Lines holding the string "nowiki" are the ones to copy; find them all in the data.

Stored data:

........

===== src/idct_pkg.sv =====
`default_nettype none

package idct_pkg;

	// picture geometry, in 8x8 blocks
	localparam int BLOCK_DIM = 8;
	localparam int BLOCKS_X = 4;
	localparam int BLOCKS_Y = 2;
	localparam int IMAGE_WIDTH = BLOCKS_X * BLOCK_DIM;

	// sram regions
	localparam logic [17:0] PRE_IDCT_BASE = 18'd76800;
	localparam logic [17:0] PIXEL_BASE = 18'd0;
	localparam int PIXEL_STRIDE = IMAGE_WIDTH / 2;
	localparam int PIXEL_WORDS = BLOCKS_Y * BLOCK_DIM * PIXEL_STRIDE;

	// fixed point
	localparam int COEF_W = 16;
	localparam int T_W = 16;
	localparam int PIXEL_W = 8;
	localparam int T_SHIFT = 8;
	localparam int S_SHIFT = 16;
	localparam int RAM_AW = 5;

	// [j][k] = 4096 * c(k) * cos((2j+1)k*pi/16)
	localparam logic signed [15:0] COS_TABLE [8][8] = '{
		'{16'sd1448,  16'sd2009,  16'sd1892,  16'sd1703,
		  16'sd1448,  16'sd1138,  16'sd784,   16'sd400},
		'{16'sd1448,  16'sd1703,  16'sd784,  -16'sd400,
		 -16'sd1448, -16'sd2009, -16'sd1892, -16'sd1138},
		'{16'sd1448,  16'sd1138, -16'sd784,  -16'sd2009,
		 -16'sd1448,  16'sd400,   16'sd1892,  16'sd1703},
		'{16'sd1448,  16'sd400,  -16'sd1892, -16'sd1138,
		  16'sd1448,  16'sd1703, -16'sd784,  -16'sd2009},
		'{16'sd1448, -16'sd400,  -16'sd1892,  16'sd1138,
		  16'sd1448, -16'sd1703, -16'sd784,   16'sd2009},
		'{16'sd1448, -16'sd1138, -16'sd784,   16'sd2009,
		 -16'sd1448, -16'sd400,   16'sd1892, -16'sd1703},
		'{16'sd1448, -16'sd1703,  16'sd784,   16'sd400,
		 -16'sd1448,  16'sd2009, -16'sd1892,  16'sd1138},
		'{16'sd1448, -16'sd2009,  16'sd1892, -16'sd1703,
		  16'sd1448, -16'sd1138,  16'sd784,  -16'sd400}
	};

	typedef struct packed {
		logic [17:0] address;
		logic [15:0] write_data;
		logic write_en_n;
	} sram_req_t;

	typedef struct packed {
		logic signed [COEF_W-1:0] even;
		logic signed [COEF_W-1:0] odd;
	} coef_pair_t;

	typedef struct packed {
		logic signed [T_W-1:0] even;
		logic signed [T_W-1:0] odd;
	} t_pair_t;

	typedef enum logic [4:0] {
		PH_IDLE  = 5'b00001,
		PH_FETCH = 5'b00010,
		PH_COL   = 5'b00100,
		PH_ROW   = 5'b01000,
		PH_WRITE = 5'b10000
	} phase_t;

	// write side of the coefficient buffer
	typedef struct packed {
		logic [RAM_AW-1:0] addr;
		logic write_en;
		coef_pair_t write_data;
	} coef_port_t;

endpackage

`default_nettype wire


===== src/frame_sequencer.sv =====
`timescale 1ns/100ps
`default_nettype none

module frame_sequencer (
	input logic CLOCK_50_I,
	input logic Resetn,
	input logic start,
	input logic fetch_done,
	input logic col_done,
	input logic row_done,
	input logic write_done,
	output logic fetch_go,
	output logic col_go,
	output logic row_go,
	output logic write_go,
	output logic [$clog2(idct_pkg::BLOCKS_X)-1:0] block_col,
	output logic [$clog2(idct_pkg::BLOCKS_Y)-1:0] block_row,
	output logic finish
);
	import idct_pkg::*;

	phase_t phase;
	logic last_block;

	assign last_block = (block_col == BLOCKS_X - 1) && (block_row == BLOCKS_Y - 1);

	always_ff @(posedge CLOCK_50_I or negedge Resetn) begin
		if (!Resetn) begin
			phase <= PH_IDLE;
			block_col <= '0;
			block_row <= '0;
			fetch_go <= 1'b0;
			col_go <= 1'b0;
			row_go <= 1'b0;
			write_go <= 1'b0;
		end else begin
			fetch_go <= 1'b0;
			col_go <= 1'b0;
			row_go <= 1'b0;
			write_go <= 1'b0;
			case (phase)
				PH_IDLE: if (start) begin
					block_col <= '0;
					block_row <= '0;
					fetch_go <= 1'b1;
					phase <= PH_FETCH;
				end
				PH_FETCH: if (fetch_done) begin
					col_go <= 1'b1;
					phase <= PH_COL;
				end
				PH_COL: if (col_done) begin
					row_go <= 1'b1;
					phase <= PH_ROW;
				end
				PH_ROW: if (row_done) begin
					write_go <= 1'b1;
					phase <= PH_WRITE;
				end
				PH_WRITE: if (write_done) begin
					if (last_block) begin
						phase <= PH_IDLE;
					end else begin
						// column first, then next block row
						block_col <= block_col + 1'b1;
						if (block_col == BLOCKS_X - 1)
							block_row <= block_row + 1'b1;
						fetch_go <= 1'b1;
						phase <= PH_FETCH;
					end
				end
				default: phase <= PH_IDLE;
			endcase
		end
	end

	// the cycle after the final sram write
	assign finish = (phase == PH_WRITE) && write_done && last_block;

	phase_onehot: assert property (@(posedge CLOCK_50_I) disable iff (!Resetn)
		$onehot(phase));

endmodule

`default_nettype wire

........

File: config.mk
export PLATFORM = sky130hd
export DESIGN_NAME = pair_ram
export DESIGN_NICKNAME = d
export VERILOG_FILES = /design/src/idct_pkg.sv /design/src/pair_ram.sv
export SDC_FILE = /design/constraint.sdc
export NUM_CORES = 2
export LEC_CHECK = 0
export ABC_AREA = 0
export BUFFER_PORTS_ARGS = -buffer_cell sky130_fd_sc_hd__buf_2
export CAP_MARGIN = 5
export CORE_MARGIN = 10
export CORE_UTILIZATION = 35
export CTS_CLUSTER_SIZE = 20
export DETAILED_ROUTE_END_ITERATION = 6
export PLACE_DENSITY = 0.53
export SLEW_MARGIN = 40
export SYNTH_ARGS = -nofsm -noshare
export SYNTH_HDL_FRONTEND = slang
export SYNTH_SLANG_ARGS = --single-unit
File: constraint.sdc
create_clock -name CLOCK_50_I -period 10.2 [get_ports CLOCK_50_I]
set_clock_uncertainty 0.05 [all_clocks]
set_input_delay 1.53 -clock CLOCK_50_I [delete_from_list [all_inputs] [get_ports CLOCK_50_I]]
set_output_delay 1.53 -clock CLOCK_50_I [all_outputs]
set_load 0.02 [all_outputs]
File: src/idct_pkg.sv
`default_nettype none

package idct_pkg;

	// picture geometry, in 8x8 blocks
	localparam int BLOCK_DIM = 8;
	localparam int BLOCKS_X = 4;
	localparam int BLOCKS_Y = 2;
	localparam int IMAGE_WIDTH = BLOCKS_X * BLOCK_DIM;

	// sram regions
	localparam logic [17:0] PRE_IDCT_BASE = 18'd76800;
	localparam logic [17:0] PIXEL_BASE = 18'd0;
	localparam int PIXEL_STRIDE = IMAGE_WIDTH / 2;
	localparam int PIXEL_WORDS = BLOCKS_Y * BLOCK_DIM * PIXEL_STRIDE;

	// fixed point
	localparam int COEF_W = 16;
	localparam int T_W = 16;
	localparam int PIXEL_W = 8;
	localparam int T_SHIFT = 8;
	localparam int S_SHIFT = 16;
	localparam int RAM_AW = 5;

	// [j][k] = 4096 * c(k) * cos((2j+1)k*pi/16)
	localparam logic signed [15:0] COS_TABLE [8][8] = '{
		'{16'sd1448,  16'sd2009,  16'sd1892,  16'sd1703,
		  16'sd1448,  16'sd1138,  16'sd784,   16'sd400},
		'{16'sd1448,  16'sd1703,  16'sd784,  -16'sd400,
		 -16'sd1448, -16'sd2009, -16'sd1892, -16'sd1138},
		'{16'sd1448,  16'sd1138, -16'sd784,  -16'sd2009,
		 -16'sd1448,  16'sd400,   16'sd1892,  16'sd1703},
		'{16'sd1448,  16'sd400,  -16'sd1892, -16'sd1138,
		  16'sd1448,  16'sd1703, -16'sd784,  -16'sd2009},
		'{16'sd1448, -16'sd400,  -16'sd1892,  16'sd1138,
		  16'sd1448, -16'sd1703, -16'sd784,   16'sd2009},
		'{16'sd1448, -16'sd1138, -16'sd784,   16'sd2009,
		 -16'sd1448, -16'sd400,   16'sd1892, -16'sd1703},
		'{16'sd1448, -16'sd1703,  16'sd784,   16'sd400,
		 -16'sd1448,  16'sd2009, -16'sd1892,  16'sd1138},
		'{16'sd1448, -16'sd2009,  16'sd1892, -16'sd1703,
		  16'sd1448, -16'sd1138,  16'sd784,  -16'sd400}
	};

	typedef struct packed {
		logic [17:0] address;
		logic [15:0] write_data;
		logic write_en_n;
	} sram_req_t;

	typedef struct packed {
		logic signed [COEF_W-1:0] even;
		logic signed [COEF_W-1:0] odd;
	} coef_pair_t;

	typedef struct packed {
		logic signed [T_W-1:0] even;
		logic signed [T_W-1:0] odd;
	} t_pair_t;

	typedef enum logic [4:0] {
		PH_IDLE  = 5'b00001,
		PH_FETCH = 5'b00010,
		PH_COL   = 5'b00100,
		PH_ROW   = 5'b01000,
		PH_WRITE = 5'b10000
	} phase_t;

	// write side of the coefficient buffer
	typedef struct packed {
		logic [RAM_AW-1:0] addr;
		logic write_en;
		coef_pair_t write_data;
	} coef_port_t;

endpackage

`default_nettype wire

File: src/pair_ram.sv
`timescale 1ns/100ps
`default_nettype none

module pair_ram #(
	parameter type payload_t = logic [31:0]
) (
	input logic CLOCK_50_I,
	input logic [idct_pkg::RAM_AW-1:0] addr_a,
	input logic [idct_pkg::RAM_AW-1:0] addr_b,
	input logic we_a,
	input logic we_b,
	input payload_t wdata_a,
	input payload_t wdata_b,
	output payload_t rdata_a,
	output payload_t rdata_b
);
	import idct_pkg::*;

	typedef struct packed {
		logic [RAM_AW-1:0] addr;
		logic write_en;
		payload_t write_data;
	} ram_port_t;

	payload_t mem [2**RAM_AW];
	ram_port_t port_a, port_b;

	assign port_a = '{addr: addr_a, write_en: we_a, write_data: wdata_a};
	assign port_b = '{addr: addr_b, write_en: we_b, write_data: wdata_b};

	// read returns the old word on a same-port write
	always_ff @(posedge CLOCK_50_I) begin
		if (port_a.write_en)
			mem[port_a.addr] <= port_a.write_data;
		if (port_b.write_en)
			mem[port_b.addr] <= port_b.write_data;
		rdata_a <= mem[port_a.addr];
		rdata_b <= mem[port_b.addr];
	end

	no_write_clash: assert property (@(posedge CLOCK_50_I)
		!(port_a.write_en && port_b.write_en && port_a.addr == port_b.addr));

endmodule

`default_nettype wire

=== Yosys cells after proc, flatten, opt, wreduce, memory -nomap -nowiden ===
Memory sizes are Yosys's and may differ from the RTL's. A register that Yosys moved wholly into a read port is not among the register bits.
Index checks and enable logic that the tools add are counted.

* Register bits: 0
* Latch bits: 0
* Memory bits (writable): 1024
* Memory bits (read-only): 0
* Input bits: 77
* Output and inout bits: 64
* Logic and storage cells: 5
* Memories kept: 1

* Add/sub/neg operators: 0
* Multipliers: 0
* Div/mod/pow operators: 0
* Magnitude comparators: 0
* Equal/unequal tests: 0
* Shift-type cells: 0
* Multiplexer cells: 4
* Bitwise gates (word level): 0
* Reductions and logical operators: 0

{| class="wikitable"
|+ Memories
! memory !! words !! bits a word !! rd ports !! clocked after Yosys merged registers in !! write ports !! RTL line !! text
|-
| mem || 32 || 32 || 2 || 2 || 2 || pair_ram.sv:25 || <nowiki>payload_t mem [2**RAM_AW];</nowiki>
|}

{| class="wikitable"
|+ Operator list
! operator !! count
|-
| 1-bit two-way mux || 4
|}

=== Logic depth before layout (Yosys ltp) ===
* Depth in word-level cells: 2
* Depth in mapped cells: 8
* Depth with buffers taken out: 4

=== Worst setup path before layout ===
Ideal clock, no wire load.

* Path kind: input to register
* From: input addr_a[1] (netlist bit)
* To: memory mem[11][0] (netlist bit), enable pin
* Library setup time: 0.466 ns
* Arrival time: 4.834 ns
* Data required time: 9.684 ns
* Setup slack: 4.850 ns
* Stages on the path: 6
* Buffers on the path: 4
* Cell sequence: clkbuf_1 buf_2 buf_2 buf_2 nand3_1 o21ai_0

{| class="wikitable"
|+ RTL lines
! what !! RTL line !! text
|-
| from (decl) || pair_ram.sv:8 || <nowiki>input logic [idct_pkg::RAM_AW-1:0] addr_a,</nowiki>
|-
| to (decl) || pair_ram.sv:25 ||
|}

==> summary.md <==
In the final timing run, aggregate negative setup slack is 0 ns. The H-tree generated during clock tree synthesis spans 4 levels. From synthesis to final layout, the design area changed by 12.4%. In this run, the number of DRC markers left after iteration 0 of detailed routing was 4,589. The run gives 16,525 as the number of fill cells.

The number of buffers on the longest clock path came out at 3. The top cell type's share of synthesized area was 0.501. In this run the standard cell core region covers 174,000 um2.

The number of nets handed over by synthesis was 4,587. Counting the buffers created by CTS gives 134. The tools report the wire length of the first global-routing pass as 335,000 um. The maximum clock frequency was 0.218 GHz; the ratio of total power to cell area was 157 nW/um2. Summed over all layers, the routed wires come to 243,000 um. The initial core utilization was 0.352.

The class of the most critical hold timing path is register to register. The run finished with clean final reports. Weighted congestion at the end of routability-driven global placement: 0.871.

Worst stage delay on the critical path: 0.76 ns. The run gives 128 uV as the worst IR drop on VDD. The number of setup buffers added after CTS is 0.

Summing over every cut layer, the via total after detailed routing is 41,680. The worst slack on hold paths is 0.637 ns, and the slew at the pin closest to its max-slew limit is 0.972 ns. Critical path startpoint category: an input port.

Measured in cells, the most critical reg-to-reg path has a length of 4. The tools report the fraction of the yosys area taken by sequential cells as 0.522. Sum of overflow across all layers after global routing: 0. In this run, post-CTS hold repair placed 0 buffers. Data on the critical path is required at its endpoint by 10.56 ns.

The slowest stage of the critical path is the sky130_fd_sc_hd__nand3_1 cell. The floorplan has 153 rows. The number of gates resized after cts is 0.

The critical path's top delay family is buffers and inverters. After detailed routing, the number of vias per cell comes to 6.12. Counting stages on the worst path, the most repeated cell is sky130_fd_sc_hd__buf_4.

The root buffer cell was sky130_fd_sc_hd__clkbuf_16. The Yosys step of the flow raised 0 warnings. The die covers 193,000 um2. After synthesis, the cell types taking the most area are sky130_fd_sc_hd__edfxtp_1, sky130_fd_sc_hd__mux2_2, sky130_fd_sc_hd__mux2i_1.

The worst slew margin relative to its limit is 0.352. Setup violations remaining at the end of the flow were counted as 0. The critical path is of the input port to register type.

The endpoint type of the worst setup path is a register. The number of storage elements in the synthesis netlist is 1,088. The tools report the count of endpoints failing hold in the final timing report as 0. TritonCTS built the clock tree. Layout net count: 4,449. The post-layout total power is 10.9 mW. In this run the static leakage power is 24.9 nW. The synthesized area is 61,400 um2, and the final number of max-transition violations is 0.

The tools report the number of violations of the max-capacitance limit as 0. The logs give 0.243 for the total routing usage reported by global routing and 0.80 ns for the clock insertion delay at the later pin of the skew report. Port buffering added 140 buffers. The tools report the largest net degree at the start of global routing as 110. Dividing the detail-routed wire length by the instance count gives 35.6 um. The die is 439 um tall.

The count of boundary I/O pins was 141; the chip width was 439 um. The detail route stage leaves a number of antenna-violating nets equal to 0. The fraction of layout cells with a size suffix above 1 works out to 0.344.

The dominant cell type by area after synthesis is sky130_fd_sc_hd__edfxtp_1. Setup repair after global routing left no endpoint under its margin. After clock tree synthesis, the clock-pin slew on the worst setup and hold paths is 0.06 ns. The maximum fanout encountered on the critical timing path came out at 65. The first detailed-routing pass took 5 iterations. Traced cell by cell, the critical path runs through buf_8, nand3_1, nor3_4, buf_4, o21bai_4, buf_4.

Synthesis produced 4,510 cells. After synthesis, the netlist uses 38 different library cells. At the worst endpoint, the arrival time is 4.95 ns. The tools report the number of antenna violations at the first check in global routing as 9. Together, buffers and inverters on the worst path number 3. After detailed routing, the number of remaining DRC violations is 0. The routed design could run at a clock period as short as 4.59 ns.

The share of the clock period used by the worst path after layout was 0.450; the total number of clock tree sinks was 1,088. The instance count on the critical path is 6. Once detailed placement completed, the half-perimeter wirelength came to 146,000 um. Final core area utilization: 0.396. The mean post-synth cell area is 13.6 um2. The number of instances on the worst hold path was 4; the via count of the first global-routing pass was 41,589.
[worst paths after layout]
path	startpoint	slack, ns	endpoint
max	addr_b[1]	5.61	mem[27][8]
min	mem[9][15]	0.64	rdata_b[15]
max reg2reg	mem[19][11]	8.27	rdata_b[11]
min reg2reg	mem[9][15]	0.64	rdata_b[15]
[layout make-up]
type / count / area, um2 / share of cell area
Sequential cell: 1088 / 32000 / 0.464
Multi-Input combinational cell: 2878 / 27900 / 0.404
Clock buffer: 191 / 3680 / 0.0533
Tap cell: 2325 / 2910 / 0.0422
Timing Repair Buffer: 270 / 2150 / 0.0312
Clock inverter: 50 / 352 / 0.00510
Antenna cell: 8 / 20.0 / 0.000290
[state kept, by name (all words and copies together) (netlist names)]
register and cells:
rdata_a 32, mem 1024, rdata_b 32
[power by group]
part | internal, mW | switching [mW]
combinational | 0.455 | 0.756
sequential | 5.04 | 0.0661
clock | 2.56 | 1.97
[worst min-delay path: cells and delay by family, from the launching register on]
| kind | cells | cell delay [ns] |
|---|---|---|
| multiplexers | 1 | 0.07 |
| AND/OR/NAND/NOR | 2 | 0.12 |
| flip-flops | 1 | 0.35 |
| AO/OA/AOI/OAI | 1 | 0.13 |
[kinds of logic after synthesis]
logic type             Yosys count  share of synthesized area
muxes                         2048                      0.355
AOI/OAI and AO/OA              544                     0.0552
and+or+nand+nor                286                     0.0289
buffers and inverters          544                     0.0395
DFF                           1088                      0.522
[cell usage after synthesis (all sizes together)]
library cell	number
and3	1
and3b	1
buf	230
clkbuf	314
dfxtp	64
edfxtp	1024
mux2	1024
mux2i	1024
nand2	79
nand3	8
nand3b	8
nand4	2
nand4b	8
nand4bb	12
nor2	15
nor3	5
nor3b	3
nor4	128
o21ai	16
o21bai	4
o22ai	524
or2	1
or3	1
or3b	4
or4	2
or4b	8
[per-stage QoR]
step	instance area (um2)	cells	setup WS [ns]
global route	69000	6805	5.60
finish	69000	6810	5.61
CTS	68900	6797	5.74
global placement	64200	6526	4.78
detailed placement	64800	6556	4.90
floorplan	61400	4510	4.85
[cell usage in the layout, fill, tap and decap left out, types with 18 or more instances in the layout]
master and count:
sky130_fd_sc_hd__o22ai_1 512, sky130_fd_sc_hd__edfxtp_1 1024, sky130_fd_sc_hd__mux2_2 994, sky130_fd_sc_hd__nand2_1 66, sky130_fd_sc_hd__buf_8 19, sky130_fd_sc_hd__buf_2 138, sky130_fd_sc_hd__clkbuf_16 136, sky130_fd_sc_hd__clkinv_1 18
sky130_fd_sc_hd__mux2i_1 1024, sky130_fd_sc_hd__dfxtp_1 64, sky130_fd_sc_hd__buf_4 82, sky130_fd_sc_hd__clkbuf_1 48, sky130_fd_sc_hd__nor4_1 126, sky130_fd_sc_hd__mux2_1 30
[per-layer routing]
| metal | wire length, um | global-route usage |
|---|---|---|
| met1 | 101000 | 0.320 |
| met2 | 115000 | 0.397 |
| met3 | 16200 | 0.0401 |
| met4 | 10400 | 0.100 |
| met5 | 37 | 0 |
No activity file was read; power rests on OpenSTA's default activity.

........

Reply to the task:
| mem || 32 || 32 || 2 || 2 || 2 || pair_ram.sv:25 || <nowiki>payload_t mem [2**RAM_AW];</nowiki>
| from (decl) || pair_ram.sv:8 || <nowiki>input logic [idct_pkg::RAM_AW-1:0] addr_a,</nowiki>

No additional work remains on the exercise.